Revancha de Marx (pero sólo en parte)
Dice Trosky: “Los postulados de "abolición" del dinero, de "abolición" del salario, o de "eliminación" del Estado y de la familia, característicos del anarquismo, sólo pueden presentar interés como modelos de pensamiento mecanicista. El dinero no puede ser "abolido" arbitrariamente, no podrían ser "eliminados" el Estado y la familia; tienen que agotar antes su misión histórica, perder su significado y desaparecer.” (La revolución traicionada, capítulo IV). Pues bien, señor Trosky, a despecho de su insufrible pedantería, de la represión implacable que arrojó sobre Cronstandt y otros lugares y de su pusanimilidad a la hora de enfrentar a Stalin (pareciera que el terrible León se convirtió en un asustado gatito), he de decirle que tiene usted razón. Y, con usted, tienen razón los marxistas en ese punto concreto. El anarquismo ingenuo que habla de "abolir" esto o lo otro parece un poco el reverso bondadoso de aquellos funcionarios bolcheviques satirizados por su compatriota Zamiatin que declaraban que “queda terminantemente prohibido el hambre” o “desde hoy está oficialmente proscrito el cólera”.

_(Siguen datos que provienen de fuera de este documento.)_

==> src/fsp_pkg.sv <==
// Purpose: Shared constants and types for the four mode serial port
// Assumes: 25 MHz system clock, one clock domain
// Notes: Mode code equals the mode number; mode bit 1 marks the 9-bit frames
package fsp_pkg;

  // Operating mode codes
  localparam logic [1:0] MODE_SYNC = 2'h0;
  localparam logic [1:0] MODE_ASYNC8 = 2'h1;
  localparam logic [1:0] MODE_ASYNC9_FIXED = 2'h2;
  localparam logic [1:0] MODE_ASYNC9_TIMER = 2'h3;

  // Clock and rate figures
  localparam int SYS_CLK_HZ = 25_000_000;
  localparam int OVERSAMPLE = 16;
  localparam int M2_DIV_SLOW = 64;
  localparam int M2_DIV_FAST = 32;
  localparam logic [1:0] M2_TICK_SLOW = 2'(M2_DIV_SLOW / OVERSAMPLE - 1);
  localparam logic [1:0] M2_TICK_FAST = 2'(M2_DIV_FAST / OVERSAMPLE - 1);

  // Synchronous mode bit timing, in system clocks and bit indices
  localparam logic [3:0] SYNC_BIT_LAST = 4'hB;
  localparam logic [3:0] SYNC_SAMPLE_CLK = 4'h5;
  localparam logic [3:0] SYNC_CLK_HIGH = 4'h6;
  localparam logic [3:0] SYNC_LAST_BIT = 4'h7;

  // Asynchronous bit timing, in oversample ticks and bit indices
  localparam logic [3:0] OVERSAMPLE_LAST = 4'hF;
  localparam logic [3:0] RX_MID_SAMPLE = 4'h7;
  localparam logic [3:0] STOP_IDX_8 = 4'h9;
  localparam logic [3:0] STOP_IDX_9 = 4'hA;

  // Reset values
  localparam logic [7:0] RESET_BYTE = 8'h00;
  localparam logic [9:0] RESET_SHIFT = 10'h3FF;

  typedef enum logic [2:0] {
    TX_IDLE, TX_ASYNC, TX_SYNC_OUT, TX_SYNC_IN, TX_SYNC_DONE
  } fsp_tx_e;

  typedef enum logic [1:0] {RX_IDLE, RX_START, RX_DATA} fsp_rx_e;

endpackage

==> src/fsp_addr_match.sv <==
// Purpose: Address recognition for multiprocessor reception
// Assumes: Inputs are stable registered values
// Notes: Either a masked match or a broadcast match counts as a hit
module fsp_addr_match (
  input wire logic [7:0] i_rx_byte,     // Received address byte
  input wire logic [7:0] i_slave_addr,  // Slave address
  input wire logic [7:0] i_addr_mask,   // Address enable mask
  output logic o_hit                    // Address recognised
);

  logic [7:0] bcast;

  // Masked compare and broadcast compare
  always_comb begin
    bcast = i_slave_addr | i_addr_mask;
    o_hit = (((i_rx_byte ^ i_slave_addr) & i_addr_mask) == 8'h00)
          || ((i_rx_byte & bcast) == bcast);
  end

endmodule // fsp_addr_match

==> src/fsp_baud_gen.sv <==
// Purpose: Oversample tick source for one direction of the serial port
// Assumes: Timer overflow inputs are one-clock pulses
// Notes: Tick is sixteen times the bit rate in every asynchronous mode
module fsp_baud_gen import fsp_pkg::*; (
  input wire logic i_clk,              // System clock
  input wire logic i_arst_n,           // Async reset, active low
  input wire logic [1:0] i_mode,       // Operating mode
  input wire logic i_baud_double_bit,  // Fast fixed rate
  input wire logic [1:0] i_select,     // Timer source select
  input wire logic [3:0] i_timer_ovf,  // Timer rollover pulses
  output logic o_tick                  // Oversample tick
);

  typedef struct packed {
    logic [1:0] div;
    logic tick;
  } fsp_baud_s;

  fsp_baud_s q, d;
  logic [1:0] limit;

  // Fixed divider in mode 2, timer rollover pulses otherwise
  always_comb begin
    d = q;
    limit = i_baud_double_bit ? M2_TICK_FAST : M2_TICK_SLOW;
    if (i_mode == MODE_ASYNC9_FIXED) begin
      d.tick = (q.div == limit);
      d.div = (q.div == limit) ? 2'h0 : q.div + 2'h1;
    end else begin
      d.div = 2'h0;
      d.tick = i_timer_ovf[i_select];
    end
  end

  // State register
  always_ff @(posedge i_clk or negedge i_arst_n) begin
    if (!i_arst_n) begin
      q <= '0;
    end else begin
      q <= d;
    end
  end

  assign o_tick = q.tick;

endmodule // fsp_baud_gen

==> src/fsp_serial_port.sv <==
// Purpose: Four mode serial port: shifter, 8-bit and 9-bit UART
// Assumes: All inputs synchronous to i_clk; flag clears are one-clock pulses
// Notes: Receive pin is open drain in mode 0; pin level is resolved outside
module fsp_serial_port import fsp_pkg::*; (
  input wire logic i_clk,                 // System clock
  input wire logic i_arst_n,              // Async reset, active low
  input wire logic [1:0] i_mode_select,   // Operating mode
  input wire logic i_receive_enable_bit,  // Receive enable
  input wire logic i_address_filter_bit,  // Multiprocessor filter
  input wire logic i_transmit_ninth_bit,  // Ninth bit to send
  input wire logic i_baud_double_bit,     // Mode 2 fast rate
  input wire logic [1:0] i_tx_baud_select, // Transmit timer select
  input wire logic [1:0] i_rx_baud_select, // Receive timer select
  input wire logic [3:0] i_timer_ovf,     // Timer rollover pulses
  input wire logic [7:0] i_slave_address, // Slave address
  input wire logic [7:0] i_address_enable_mask, // Address mask
  input wire logic i_buffer_write,        // Buffer write strobe
  input wire logic [7:0] i_buffer_wdata,  // Byte to send
  input wire logic i_tx_done_clear,       // Clear transmit flag
  input wire logic i_rx_done_clear,       // Clear receive flag
  input wire logic i_collision_clear,     // Clear collision bit
  input wire logic i_interrupt_enable,    // Interrupt enable
  input wire logic i_receive_pin,         // Receive pin level
  output logic o_receive_pin_out,         // Receive pin drive value
  output logic o_receive_pin_oe,          // Receive pin drive enable
  output logic o_transmit_pin,            // Transmit pin
  output logic [7:0] o_serial_buffer,     // Received byte
  output logic o_received_ninth_bit,      // Received ninth or stop bit
  output logic o_transmit_done_flag,      // Transmit done
  output logic o_receive_done_flag,       // Receive done
  output logic o_transmit_collision_bit,  // Write during transmit
  output logic o_tx_busy,                 // Transmit engine busy
  output logic o_interrupt_req            // Interrupt request
);

  // The transmit engine also runs mode 0 reception: both use the shift clock on
  // the transmit pin, so one sequencer keeps the half-duplex order by design.
  // The receive engine serves the asynchronous modes only and stays idle in
  // mode 0, whose incoming byte borrows its shift register.

  typedef struct packed {
    fsp_tx_e tx_st;
    logic [9:0] tx_sh;
    logic [3:0] tx_cnt;
    logic [3:0] tx_sub;
    fsp_rx_e rx_st;
    logic [9:0] rx_sh;
    logic [3:0] rx_cnt;
    logic [3:0] rx_sub;
    logic [7:0] rbuf;
    logic rb8;
    logic ti;
    logic ri;
    logic col;
    logic tx_pin;
    logic rx_out;
    logic rx_oe;
    logic busy;
    logic irq;
  } fsp_state_s;

  // Registered state, its next value and the decoded helpers
  fsp_state_s q, d;
  logic tx_tick;
  logic rx_tick;
  logic addr_hit;
  logic sync_mode;
  logic nine_bit;
  logic [3:0] stop_idx;
  logic accept;

  // Acceptance of a finished asynchronous frame; bit8 is the ninth bit in
  // 9-bit frames and the stop bit in mode 1, where no address is checked.
  // A refused frame leaves buffer, ninth bit and flag untouched.
  function automatic logic frame_accept(input logic nine, input logic full,
    input logic filter, input logic bit8, input logic hit);
    logic ok;
    ok = 1'b0;
    if (full) begin
      ok = 1'b0;
    end else if (!filter) begin
      ok = 1'b1;
    end else if (nine) begin
      ok = bit8 && hit;
    end else begin
      ok = bit8;
    end
    return ok;
  endfunction

  // Mode decode: code equals mode number, bit 1 selects 9-bit frames
  // Only the stop position differs between the 10-bit and 11-bit frames
  assign sync_mode = (i_mode_select == MODE_SYNC);
  assign nine_bit = i_mode_select[1];
  assign stop_idx = nine_bit ? STOP_IDX_9 : STOP_IDX_8;

  // Independent baud sources for each direction
  // Each keeps its own divider, so every bit cell but the transmit start bit starts on its own direction's tick
  fsp_baud_gen u_tx_baud (
    .i_clk(i_clk),
    .i_arst_n(i_arst_n),
    .i_mode(i_mode_select),
    .i_baud_double_bit(i_baud_double_bit),
    .i_select(i_tx_baud_select),
    .i_timer_ovf(i_timer_ovf),
    .o_tick(tx_tick)
  );

  fsp_baud_gen u_rx_baud (
    .i_clk(i_clk),
    .i_arst_n(i_arst_n),
    .i_mode(i_mode_select),
    .i_baud_double_bit(i_baud_double_bit),
    .i_select(i_rx_baud_select),
    .i_timer_ovf(i_timer_ovf),
    .o_tick(rx_tick)
  );

  // Address check on the eight data bits already captured
  // The compare is ready before the last sample, so acceptance needs no extra cycle
  fsp_addr_match u_addr (
    .i_rx_byte(q.rx_sh[7:0]),
    .i_slave_addr(i_slave_address),
    .i_addr_mask(i_address_enable_mask),
    .o_hit(addr_hit)
  );

  // Next-state logic for both engines, flags and pins
  always_comb begin
    d = q;
    accept = 1'b0;

    // Software clears first, so a same-cycle hardware set wins
    // and a set that lands on a clear pulse is kept, though a frame ending on it still sees the old receive flag
    if (i_tx_done_clear) begin
      d.ti = 1'b0;
    end
    if (i_rx_done_clear) begin
      d.ri = 1'b0;
    end
    if (i_collision_clear) begin
      d.col = 1'b0;
    end

    // Buffer write: start a frame, or flag a collision when busy
    if (i_buffer_write) begin
      if (q.tx_st != TX_IDLE) begin
        d.col = 1'b1;
      end else if (sync_mode) begin
        d.tx_st = TX_SYNC_OUT;
        d.tx_sh = {2'b11, i_buffer_wdata};
        d.tx_cnt = 4'h0;
        d.tx_sub = 4'h0;
      end else begin
        d.tx_st = TX_ASYNC;
        d.tx_sh = {1'b1, (nine_bit ? i_transmit_ninth_bit : 1'b1), i_buffer_wdata};
        d.tx_cnt = 4'h0;
        d.tx_sub = 4'h0;
      end
    end

    // Transmit engine, which also runs mode 0 reception
    unique case (q.tx_st)
      TX_IDLE: begin
        if (!i_buffer_write && sync_mode && i_receive_enable_bit && !q.ri) begin
          d.tx_st = TX_SYNC_IN;
          d.tx_cnt = 4'h0;
          d.tx_sub = 4'h0;
        end
      end
      TX_ASYNC: begin
        // The start bit runs from the write to the sixteenth tick, so it may
        // be up to one tick shorter than a nominal bit cell
        if (tx_tick) begin
          d.tx_sub = q.tx_sub + 4'h1;
          if (q.tx_sub == OVERSAMPLE_LAST) begin
            if (q.tx_cnt == stop_idx) begin
              d.tx_st = TX_IDLE;
            end else begin
              d.tx_cnt = q.tx_cnt + 4'h1;
              if ((q.tx_cnt + 4'h1) == stop_idx) begin
                d.ti = 1'b1;
              end
            end
          end
        end
      end
      TX_SYNC_OUT, TX_SYNC_IN: begin
        // Twelve system clocks per bit
        // Clock low for six, high for six; data held for the whole bit
        d.tx_sub = (q.tx_sub == SYNC_BIT_LAST) ? 4'h0 : q.tx_sub + 4'h1;
        if (q.tx_st == TX_SYNC_IN && q.tx_sub == SYNC_SAMPLE_CLK) begin
          d.rx_sh[q.tx_cnt] = i_receive_pin;
        end
        if (q.tx_sub == SYNC_BIT_LAST) begin
          if (q.tx_cnt == SYNC_LAST_BIT) begin
            if (q.tx_st == TX_SYNC_OUT) begin
              d.tx_st = TX_IDLE;
              d.ti = 1'b1;
            end else begin
              d.tx_st = TX_SYNC_DONE;
            end
          end else begin
            d.tx_cnt = q.tx_cnt + 4'h1;
          end
        end
      end
      TX_SYNC_DONE: begin
        // One cycle after the last bit: deliver byte and halt reception
        d.tx_st = TX_IDLE;
        d.rbuf = q.rx_sh[7:0];
        d.ri = 1'b1;
      end
      default: begin
        d.tx_st = TX_IDLE;
      end
    endcase

    // Asynchronous receive engine, sixteen ticks per bit
    unique case (q.rx_st)
      RX_IDLE: begin
        if (!sync_mode && i_receive_enable_bit && rx_tick && !i_receive_pin) begin
          d.rx_st = RX_START;
          d.rx_sub = 4'h0;
        end
      end
      RX_START: begin
        // Mid-bit check eight ticks after the falling edge was seen
        if (rx_tick && !sync_mode) begin
          d.rx_sub = q.rx_sub + 4'h1;
          if (q.rx_sub == RX_MID_SAMPLE) begin
            // A start bit gone high by mid-bit was a glitch
            if (i_receive_pin) begin
              d.rx_st = RX_IDLE;
            end else begin
              d.rx_st = RX_DATA;
              d.rx_sub = 4'h0;
              d.rx_cnt = 4'h0;
            end
          end
        end
      end
      RX_DATA: begin
        if (rx_tick && !sync_mode) begin
          d.rx_sub = q.rx_sub + 4'h1;
          if (q.rx_sub == OVERSAMPLE_LAST) begin
            d.rx_sh[q.rx_cnt] = i_receive_pin;
            if (q.rx_cnt == stop_idx - 4'h1) begin
              d.rx_st = RX_IDLE;
              // In 9-bit frames the stop bit is ignored; ninth bit and address
              // decide. In mode 1 bit 8 holds the stop bit.
              accept = frame_accept(nine_bit, q.ri, i_address_filter_bit, d.rx_sh[8],
                addr_hit);
              if (accept) begin
                d.rbuf = d.rx_sh[7:0];
                d.rb8 = d.rx_sh[8];
                d.ri = 1'b1;
              end
            end else begin
              d.rx_cnt = q.rx_cnt + 4'h1;
            end
          end
        end
      end
      default: begin
        d.rx_st = RX_IDLE;
      end
    endcase

    // Shift mode borrows the receive shift register: drop any frame in flight
    if (sync_mode && q.rx_st != RX_IDLE) begin
      d.rx_st = RX_IDLE;
    end

    // Transmit pin: frame bits in async modes, shift clock in mode 0
    unique case (d.tx_st)
      TX_ASYNC: begin
        d.tx_pin = (d.tx_cnt == 4'h0) ? 1'b0 : d.tx_sh[d.tx_cnt - 4'h1];
      end
      TX_SYNC_OUT, TX_SYNC_IN: begin
        d.tx_pin = (d.tx_sub >= SYNC_CLK_HIGH);
      end
      default: begin
        d.tx_pin = 1'b1;
      end
    endcase

    // Receive pin: open drain, pulled low only for a zero data bit
    // The pull-up supplies the ones, so only the enable ever moves
    d.rx_out = 1'b0;
    d.rx_oe = (d.tx_st == TX_SYNC_OUT) && !d.tx_sh[d.tx_cnt];
    d.busy = (d.tx_st != TX_IDLE);
    d.irq = i_interrupt_enable && (d.ti || d.ri);
  end

  // State register; reset leaves the transmit pin at the idle level and
  // both engines idle, so no false edge reaches the far side
  always_ff @(posedge i_clk or negedge i_arst_n) begin
    if (!i_arst_n) begin
      q <= '0;
      q.tx_st <= TX_IDLE;
      q.rx_st <= RX_IDLE;
      q.tx_sh <= RESET_SHIFT;
      q.rbuf <= RESET_BYTE;
      q.tx_pin <= 1'b1;
    end else begin
      q <= d;
    end
  end

  // Outputs straight from the state register
  // so no pin can glitch on a decode
  assign o_receive_pin_out = q.rx_out;
  assign o_receive_pin_oe = q.rx_oe;
  assign o_transmit_pin = q.tx_pin;
  assign o_serial_buffer = q.rbuf;
  assign o_received_ninth_bit = q.rb8;
  assign o_transmit_done_flag = q.ti;
  assign o_receive_done_flag = q.ri;
  assign o_transmit_collision_bit = q.col;
  assign o_tx_busy = q.busy;
  assign o_interrupt_req = q.irq;

endmodule // fsp_serial_port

Sin embargo, parece claro que la fórmula marxista para que el Estado “agote su misión histórica” ha fracasado estrepitosamente. Si queremos que una planta se marchite no parece muy razonable fortalecerla al máximo. Y, si se trataba de que la gente se acostumbre a “vivir sin Estado”, educarla para ello “desde el Estado” parece algo incongruente ya que sería como esperar que el Estado cave su propia tumba. Lord Acton ya lo había visto muy claro cuando dijo aquello de que todo poder corrompe. Si queremos que el Estado agote su misión histórica lo más razonable parece comenzar a actuar lo más posible fuera del Estado. Si queremos que las funciones positivas del Estado las asuman asociaciones libres, deben comenzar a hacerlo ya, aunque sea a paso de tortuga, y no esperar a que las condiciones hayan “madurado”. Como dijo Malatesta, sólo con la libertad se aprende a ser libre, como sólo trabajando se aprende a trabajar. Si la visión del anarquismo ingenuo es mecanicista, no lo es menos la de Trosky, que parece ver en el Estado algo así como una caja de herramientas de la que puedo olvidarme para siempre cuando haya terminado de reparar la bicicleta, olvidando que el Estado está formado por personas y que las mismas no se van a desprender tan fácilmente de sus posiciones de mando ni van a ayudar así como así a que prosperen las condiciones que los dejen no sólo sin trabajo sino sin privilegios. En resumen, es verdad, como dicen los marxistas, que es largo el proceso, pero es mil veces más sensato que el mismo se haga fuera del Estado e incluso contra el Estado y no desde el mismo.
Al final del camino, en el mejor de los supuestos, encontramos al policía, con su kepi y su vara, en un museo. En un supuesto más conservador, encontramos sus funciones, en tanto sean necesarias, desempeñadas por turno por miembros de asociaciones voluntarias o, tal vez (aunque me parece que es una opción con peligros potenciales), por trabajadores libremente contratados. Al final del camino encontramos al empresario convertido en un trabajador más. O a los trabajadores haciendo de empresarios sin dejar de ser trabajadores. Como ya dije antes, es más fácil decirlo que hacerlo. También era más fácil hablar de volar que volar. Hasta que, un día, se inventó el avión. "Gaudeamus, compañeros, debemos alegrarnos de ser jóvenes".